Начиная с поэмы «Одиссея» образ убогого нищего является сквозным в европейской литературе. Когда Одиссей возвращается на Итаку после двадцатилетнего скитания по морю и по жизни, его богиня-покровительница Афина Паллада превращает его в старого нищего, чтобы он, оставаясь неузнанным под шапкой-невидимкой этой внешности, мог выяснить, как обстоят дела в его бывшем доме и государстве. Это, прежде всего, испытание нравственности и верности. В его доме свили себе гнездо похотливые паразиты, желающие убить его сына и наследника Телемака и принудить к новому замужеству его жену Пенелопу, чтобы захватить ее и его достояние. Одиссей узнает, что все его пастухи и слуги, и прежде всего «разумная Пенелопа», остались ему верны и чувствуют себя глубоко оскорбленными паразитической надменностью так называемых женихов. Гомер постоянно подчеркивает, что уважения заслуживают только «упорная забота», «труд непомерный» и «мужество бранное», а не распутство со служанками, лень и расточение чужой собственности (ср. в переводе Жуковского: «Плод же тяжелых забот пожирают без платы другие»[849]
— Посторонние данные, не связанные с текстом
`config.mk`:
```
export PLATFORM = sky130hd
export DESIGN_NAME = rf_port_arbiter
export DESIGN_NICKNAME = d
export VERILOG_FILES = /design/src/rtl/rf_port_arbiter.sv
export SDC_FILE = /design/constraint.sdc
export NUM_CORES = 1
export LEC_CHECK = 0
export ABC_CLOCK_PERIOD_IN_PS = 4200
export CAP_MARGIN = 10
export CORE_MARGIN = 2
export CORE_UTILIZATION = 45
export CTS_BUF_LIST = sky130_fd_sc_hd__clkbuf_4 sky130_fd_sc_hd__clkbuf_8
export CTS_CLUSTER_SIZE = 14
export DETAILED_ROUTE_END_ITERATION = 10
export PLACE_DENSITY = 0.87
export SETUP_SLACK_MARGIN = 0.3
export SLEW_MARGIN = 5
export SYNTH_ARGS = -nofsm -noshare
export SYNTH_HDL_FRONTEND = slang
export SYNTH_SLANG_ARGS = --single-unit
```
`constraint.sdc`:
```
create_clock -name Clk -period 4.2 [get_ports Clk]
set_input_delay 0.84 -clock Clk [delete_from_list [all_inputs] [get_ports Clk]]
set_output_delay 0.84 -clock Clk [all_outputs]
set_load 0.05 [all_outputs]
```
`src/rtl/rf_port_arbiter.sv`:
```
// Round-robin arbiter granting four requesters access to one register-file read port.
// Optional RF_ZERO_BYPASS_EN: reads of index 0 return zero without using Dout.
module rf_port_arbiter #(
  parameter int unsigned DATA_W = 32
) (
  input  logic              Clk,
  input  logic              Rst_n,
  input  logic [3:0]        Req,
  input  logic [4:0]        Addr0,
  input  logic [4:0]        Addr1,
  input  logic [4:0]        Addr2,
  input  logic [4:0]        Addr3,
  output logic [4:0]        Sel,
  input  logic [DATA_W-1:0] Dout,
  output logic [3:0]        Gnt,
  output logic [3:0]        Rvalid,
  output logic [DATA_W-1:0] Rdata,
  output logic              Busy
);

  localparam logic [1:0] StIdle = 2'd0;
  localparam logic [1:0] StRead = 2'd1;
  localparam logic [1:0] StResp = 2'd2;

  logic [1:0]        state_q, state_d;
  logic [1:0]        ptr_q, ptr_d;
  logic [1:0]        win_q, win_d;
  logic [4:0]        sel_q, sel_d;
  logic [3:0]        gnt_q, gnt_d;
  logic [3:0]        rvalid_q, rvalid_d;
  logic [DATA_W-1:0] rdata_q, rdata_d;
`ifdef RF_ZERO_BYPASS_EN
  logic              zero_q, zero_d;
`endif

  logic [1:0] win_idx;
  logic [4:0] win_addr;

  // Scan from the farthest offset down so the nearest set request to ptr_q wins.
  always_comb begin
    win_idx = ptr_q;
    for (int i = 3; i >= 0; i--) begin
      if (Req[ptr_q + 2'(i)]) win_idx = ptr_q + 2'(i);
    end
  end

  always_comb begin
    unique case (win_idx)
      2'd0:    win_addr = Addr0;
      2'd1:    win_addr = Addr1;
      2'd2:    win_addr = Addr2;
      default: win_addr = Addr3;
    endcase
  end

  always_comb begin
    state_d  = state_q;
    ptr_d    = ptr_q;
    win_d    = win_q;
    sel_d    = sel_q;
    gnt_d    = gnt_q;
    rvalid_d = rvalid_q;
    rdata_d  = rdata_q;
`ifdef RF_ZERO_BYPASS_EN
    zero_d   = zero_q;
`endif
    unique case (state_q)
      StIdle, StResp: begin
        rvalid_d = 4'b0000;
        if (|Req) begin
          state_d = StRead;
          gnt_d   = 4'b0001 << win_idx;
          sel_d   = win_addr;
          win_d   = win_idx;
          ptr_d   = win_idx + 2'd1;
`ifdef RF_ZERO_BYPASS_EN
          zero_d  = (win_addr == 5'd0);
`endif
        end else begin
          state_d = StIdle;
        end
      end
      StRead: begin
        state_d  = StResp;
        gnt_d    = 4'b0000;
        rvalid_d = 4'b0001 << win_q;
`ifdef RF_ZERO_BYPASS_EN
        rdata_d  = zero_q ? '0 : Dout;
`else
        rdata_d  = Dout;
`endif
      end
      default: begin
        state_d  = StIdle;
        gnt_d    = 4'b0000;
        rvalid_d = 4'b0000;
      end
    endcase
  end

  always_ff @(posedge Clk or negedge Rst_n) begin
    if (!Rst_n) begin
      state_q  <= StIdle;
      ptr_q    <= 2'd0;
      win_q    <= 2'd0;
      sel_q    <= 5'd0;
      gnt_q    <= 4'b0000;
      rvalid_q <= 4'b0000;
      rdata_q  <= '0;
`ifdef RF_ZERO_BYPASS_EN
      zero_q   <= 1'b0;
`endif
    end else begin
      state_q  <= state_d;
      ptr_q    <= ptr_d;
      win_q    <= win_d;
      sel_q    <= sel_d;
      gnt_q    <= gnt_d;
      rvalid_q <= rvalid_d;
      rdata_q  <= rdata_d;
`ifdef RF_ZERO_BYPASS_EN
      zero_q   <= zero_d;
`endif
    end
  end

  assign Sel    = sel_q;
  assign Gnt    = gnt_q;
  assign Rvalid = rvalid_q;
  assign Rdata  = rdata_q;
  assign Busy   = (state_q != StIdle);

endmodule
```
**Word-level counts from Yosys, hierarchy flattened**

Cells that the tools add are included.

- Magnitude comparators: 4
- Multiplexer cells: 18
- Shift-type cells: 2
- Add/sub/neg operators: 4
- Reductions and logical operators: 6
- Eq/ne operators: 5

Operators with widths:

| cell | count |
|---|---|
| $pmux W5 S3 | 1 |
| $lt A2 B3 Y1 const B | 4 |
| $mux W4 | 3 |
| $bmux W1 S2 | 4 |
| $mux W2 | 4 |
| $shl A1 B2 Y4 const A | 2 |
| $mux W1 | 5 |
| $add A2 B1 Y2 const B | 2 |
| $add A2 B2 Y2 const B | 2 |
| $eq A2 B1 Y1 const B | 2 |
| $eq A2 B2 Y1 const B | 2 |
| $logic_not A2 Y1 | 2 |
| $pmux W2 S2 | 1 |
| $reduce_or A4 Y1 | 1 |
| $ne A2 B2 Y1 const B | 1 |
| $reduce_and A2 Y1 | 1 |
| $reduce_bool A2 Y1 | 1 |
| $reduce_or A2 Y1 | 1 |

- Word-level logic and storage cells: 46
- Input port bits: 58
- Output and inout bits: 46
- Bits in registers: 51

**Longest topological paths before layout**

- Word-level depth: 10
- Depth in mapped cells: 6
- Mapped depth without buffers: 5

**Worst setup path after synthesis**

OpenSTA, ideal clock, no wires.

- Path type: input to register
- Start point: input port Req[0]
- End point: register sel_q[0] (netlist: Sel[0])
- Stages on the path: 6
- Arrival time: 2103 ps
- Path buffers: 1
- Setup slack: 1953 ps
- Data required time: 4056 ps
- Setup time: 144 ps
- Cell sequence: nor2b_1 o21a_4 or3_1 buf_6 a2111oi_2 a211oi_1

- Cells in the longest elaborated chain, start to end: 8
- Elaborated cells on any way between the ends: 18
- Classes of those cells: 2 x eq/ne; 13 x mux; 3 x reduce/logical

Ends and longest elaborated chain:

| what | RTL line | source |
|---|---|---|
| from (decl) | 8 | `input logic [3:0] Req,` |
| $bmux W1 S2 | 43 | `if (Req[ptr_q + 2'(i)]) win_idx = ptr_q + 2'(i);` |
| $mux W1 (not written as such) | 43 |  |
| $mux W2 (4 in series) | 43 |  |
| $eq A2 B2 Y1, or another cell as far along | 48 | `unique case (win_idx)` |
| $pmux W5 S3 | 48 |  |
| to (signal assigned) | 117 | `sel_q <= sel_d;` |
| to (decl) | 28 | `logic [4:0] sel_q, sel_d;` |

Several ways; a longest one is shown, not always the timed one. The select of a mux whose other input is x is not followed.
A chain may end at the register's enable or synchronous reset.

**Worst setup path in the final report**

- Start point: input port Req[3]
- End point: register sel_q[3] (netlist: Sel[3])

The elaborated chain is that of the path after synthesis.

==> impl_results.md <==
* Reg power frac at between 30 and 40%
* Clk_lat worst skew at 0.30 ns
* Number of hold-slack violations in the final timing report at 0
* Synth top area share at 59.0%
* Predominant post-synthesis flop cell: dfrtp_1
* Number of max-cap violations at 0
* Die width at between 70 and 80 µm
* Post-CTS sizing at 0
* Post-DR wirelength/cell at 16.1 µm
* Comb power frac at about 57%
* Cell-internal power at between 1000 and 1500 µW
* Starting utilization of the core area at between 40 and 50%
* Minimum period implied by the final worst setup slack at roughly 2.7 ns
* Mapped Area at between 2000 and 2500 µm²
* Final critical-path share of the clock period at between 60% and 70%
* Total CTS buffers at 5
* Net switching component of the power at about 1200 µW
* ANT nets after route at 0
* Startpoint Class: primary input
* Post-route DRC at 0
* Combinational family with the most area after synthesis: multiplexers
* Maximum clock insertion buffer count at 2
* Most frequent standard cell in the layout excluding fill and tap cells: clkdlybuf4s50_1
* Fraction of the core area covered by cells at the end of the flow at a little under three quarters
* Power per standard cell area at ~800 nW/µm²
* Number of primary I/O pins at 104
* F_max at between 300 and 400 MHz
* CTS tree: built
* Share of flip-flops with an asynchronous set or reset after synthesis at 100%
* Proportion of layout cells with a drive suffix above 1 at between 10% and 20%
* Clock Power Share at 12.4%
* Setup fix buffers added after clock tree synthesis at 0
* Drt first pass iters at 4
* Number of rows created at floorplan at 25
* Filler cell count in the final layout at ~350
* Final worst clock skew at ~0.0046 ns
* Max-slew violation count at 0
* GRT overflow at 0
* Clock-pin slew on the worst setup and hold paths at 0.08 ns
* FF-to-FF Start: ptr_q[0]
* Adder-cell share of the synthesized area at 0%
* Max IR drop VDD at 0.000365 V
* Overall die area at about 5400 µm²
* CP Max Fanout at 8
* Run status: completed
* Mean area per synthesized cell at 14.0 µm²
* Core Box Area at ~4700 µm²
* ANT cells at 0
* End point of the critical path: Sel[3]
* Total via count after detailed routing at about 1,600
* Register area share after synthesis at slightly below 60%
* Root Buffer Master: clkbuf_8
* Yosys warning count at 0
* Worst hold path type: reg -> reg
* H-Tree Depth at 2
* Unrepaired setup endpoints after global routing: false
* Largest area contributor in the netlist: dfrtp_1
* Average via count per standard cell at between 5 and 6
* Data arrival time of the critical path at approximately 2.9 ns
* Count of nets after finishing at between 300 and 400
* Synth-to-Final Area Change at 54.6%
* Number of antenna violations at the first check in global routing at 0
* Height of the die at 73.3 µm
* Actual transition at the worst max-transition pin at ~0.98 ns
* Routability congestion estimate from global placement at around 0.78
* Syn_nets at 213
* Setup total negative slack at 0 ns
* Leakage Power at 0.00136 µW
* Crit. Startpoint: Req[3]
* Post-synthesis cell count at 155
* Relative slew slack at ~34%
* EDFF count, synth at 0
* Pin count of the biggest net entering global routing at 52
* Number of failing setup endpoints in the final timing report at 0
* Routed wire length at between 5 and 6 mm
* Complex-gate fraction of the synthesized area at about a tenth
* Detailed placement HPWL at 3.74 mm
* Leading cell types in the layout, fill and taps excluded: 102 x clkdlybuf4s50_1, 51 x dfrtp_1, 16 x mux2_1, 16 x mux2_2, 11 x nor2_1
* Wire length of the first global-routing pass at 7.91 mm
* Number of clock sinks seen by CTS at just over 50
* Worst EP required at 4.36 ns
* Number of hold buffers added after cts at 0
* Depth of the most critical reg-to-reg path at 5
* Yosys reg bits at 51
* Unique cell type count in the Yosys netlist at 32
* Area share of and/or/nand/nor cells after synthesis at 10.4%
* Detailed Route Iter0 Violations at slightly above 90
* Crit Path Class: in -> reg
* Via count of the first global-routing pass at approximately 1,600
* Xor/xnor share of the synthesized area at less than 1%
* Endpoint kind of the worst setup timing path: flop
* Most area-consuming cells after synthesis: dfrtp_1 59%, mux2_1 8.3%, mux2_2 8.3%, a2111oi_2 3.5%, mux2i_1 2.3%
* Fraction of power spent switching nets at a little under half
* Mux cell area share after synthesis at 19.0%
* Endpoint of the worst-slack reg-to-reg timing path: Sel[4]
* Port Buf Inserts at approximately 100
* GRT Util Overall at ~20%
* Slack of the worst reg-to-reg path at between 2 and 2.5 ns
-- cell usage after synthesis (all sizes together) (2+ instances only) --
library cell and count:
nor2 11, a21oi 3, mux2i 5, or3 2, a22o 3, o21ai 3
nor2b 4, clkbuf 2, nand2b 2, dfrtp 51, a211oi 6, or2 2
buf 4, nand2 4, nor4b 5, a2111oi 5, mux2 32
-- power by group through the flow --
stage,Sequential (µW),Clock [µW],Combinational [µW]
2_1_floorplan,1450,0,370
3_3_place_gp,810,0,1500
3_5_place_dp,819,0,1520
4_1_cts,810,338,1520
5_1_grt,835,350,1590
6_report,808,329,1510
-- stage by stage --
stage | cells | power, µW | hold WS, ns | worst slack [ns] | cell area, µm²
6_report | 314 | 2650 | 0.487 | 1.51 | 3340
5_1_grt | 314 | 2770 | 0.500 | 1.42 | 3340
4_1_cts | 314 | 2670 | 0.494 | 1.52 | 3340
3_5_place_dp | 307 | 2340 | 0.474 | 1.22 | 3240
3_3_place_gp | 307 | 2310 | 0.467 | 1.32 | 3240
2_1_floorplan | 155 | 1820 | 0.449 | 1.95 | 2160
-- registers in the layout (all words and copies together) (netlist names) --
register  flops
ptr_q         2
Sel           5
Gnt           4
Rvalid        4
win_q         2
state_q       2
Rdata        32
-- kinds of logic (layout without fill, tap and decap cells) --
| family | after synthesis | in the layout |
|---|---|---|
| flip-flops | 51 | 51 |
| buffers and inverters | 7 | 112 |
| XOR/XNOR | 1 | 1 |
| AND/OR/NAND/NOR | 37 | 37 |
| AO/OA/AOI/OAI | 22 | 22 |
| multiplexers | 37 | 37 |
-- critical path: stages --
cell and delay, ns:
clkdlybuf4s50_1 0.58, nor2b_1 0.10, o21a_4 0.26, or3_1 0.53, a2111oi_2 0.45, a211oi_1 0.09
-- area by class of cell --
class | instances | area (µm²) | area share, %
flip-flops and latches | 51 | 1280 | 38.2
repair buffers | 104 | 1030 | 30.9
multi-input cells | 97 | 857 | 25.6
clock buffers | 6 | 76.3 | 2.28
well taps | 54 | 67.6 | 2.02
clock inverters | 1 | 30.0 | 0.898
inverters | 1 | 3.75 | 0.112
-- metal layers --
metal	up-vias	GRT usage (%)	routed length, µm	part of all wire [%]
met4	0	6.46	49	0.97
met5	-	0	0	0
met2	87	31.9	2290	45
met3	6	5.62	521	10
met1	776	25.5	2190	43
li1	776	-	-	-
-- worst min path at each step --
stage | startpoint | endpoint | slack [ns] | depth (start not counted)
4_1_cts | Rdata[31] | Rdata[31] | 0.49 | 1
2_1_floorplan | win_q[0] | Rvalid[2] | 0.45 | 1
3_5_place_dp | Rdata[31] | Rdata[31] | 0.47 | 1
3_3_place_gp | Rdata[7] | Rdata[7] | 0.47 | 1
6_report | Rdata[26] | Rdata[26] | 0.49 | 1
5_1_grt | Rdata[26] | Rdata[26] | 0.50 | 1
Power figures use the tool's default switching activity.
).Все это соотносимо с оппозицией обломовщины и гомеровского героя Штольца. Устами Штольца, гончаровского героя-резонера, высказана апология защиты дома и собственности, принципиальное нежелание жить за «чужой счет», «найти виноватого вне себя», а также сформулирован идеал энергии, жажды знаний и жизненной силы: старание и труд – это «…образ, содержание, стихия и цель жизни, по крайней мере моей» (IV, 182)[850]
. В то время, когда повествователь восклицает «Сколько Штольцев должно явиться под русскими именами!» (IV, 164), Обломов говорит о себе и себе подобных «наше имя – легион» (IV, 184), что является скрытой аллюзией на образ «нечистых духов» в Евангелии от Марка: «Легион имя мне, потому что нас много» (Мк. 5:9). Этот легион весьма преуспел в искусстве прокрастинации[851] и извлечении выгоды из экстрактивной системы хозяйствования. В самом начале поэмы «Одиссея» Зевс объясняет свой гнев на смертных тем, что они всегда стремятся обвинить в своих бедах не себя, а других[852].Обломовцы избегают «вечных стремлений» (IV, 121), т. е. напряжения, страстей, путешествий и всяческой «битвы с жизнью» (IV, 455). Им неведом принцип тумоса. Их жизненная норма – рождение, свадьба, похороны; по этому поводу комментарий повествователя гласит: «терялся слабый человек» (IV, 117), т. е. за обрядом и размеренным течением жизни обломовцы «забывали самого человека» (IV, 123). Их идеал – сидеть на берегу спокойной реки и «наблюдать неизбежные явления, которые по очереди, без зову, представали пред каждого из них» (IV, 122). Первые понятия о героизме – или по крайней мере о прилежании – маленький Илюша черпает исключительно из нянькиных сказок о подвигах былинных «наших Ахиллов и Улиссов». Эти рассказы рождают в воображении ребенка
‹…› Илиаду русской жизни, созданную нашими гомеридами тех туманных времен, когда человек еще не ладил с опасностями и тайнами природы и жизни, когда он трепетал и перед оборотнем, и перед лешим (IV, 116–117).
Иронический пуант этого повествовательного сюжета заключается в том, что воображаемый мир фантазии основательно опровергнут реальностью обломовщины. Обломов дает себе очень точную характеристику: «Да, я скуден, жалок, нищ… бейте, бейте меня!» (IV, 371).
В отличие от Штольца и Ольги Обломов панически боится всего, что воплощает собой «поток» и «арену» жизни и требует от человека жизненной позиции «гладиатора»[853]
. Он не только терпит паразитирующих прихлебателей («братца», Тарантьева, даже Захара), но и паразитирует на самом себе. Одни поднимаются на жизненном пути во весь рост, Обломов ложится. Он становится мелким гедонистом, любящим вкусные пирожки, алкоголь и ничегонеделанье, мечтающим приласкать служанку и завести любовницу, пленившись, наконец, «голыми локтями» и «крепкой, как подушка дивана, ‹…› грудью» Агафьи (IV, 298, 304). Это не имеет ничего общего с так высоко ценимым Гончаровым «гуманитетом». Распутные служанки на Итаке закончили так же плохо, как и убитые Одиссеем женихи. В конечном счете Обломова делает жертвой вымогательства «братца» его сладострастие. А Ольге Илья Ильич даже предлагает «другой путь к счастью» – стать его тайной возлюбленной – только чтобы избегнуть официальной помолвки и необходимости показываться в обществе (IV, 203, 286).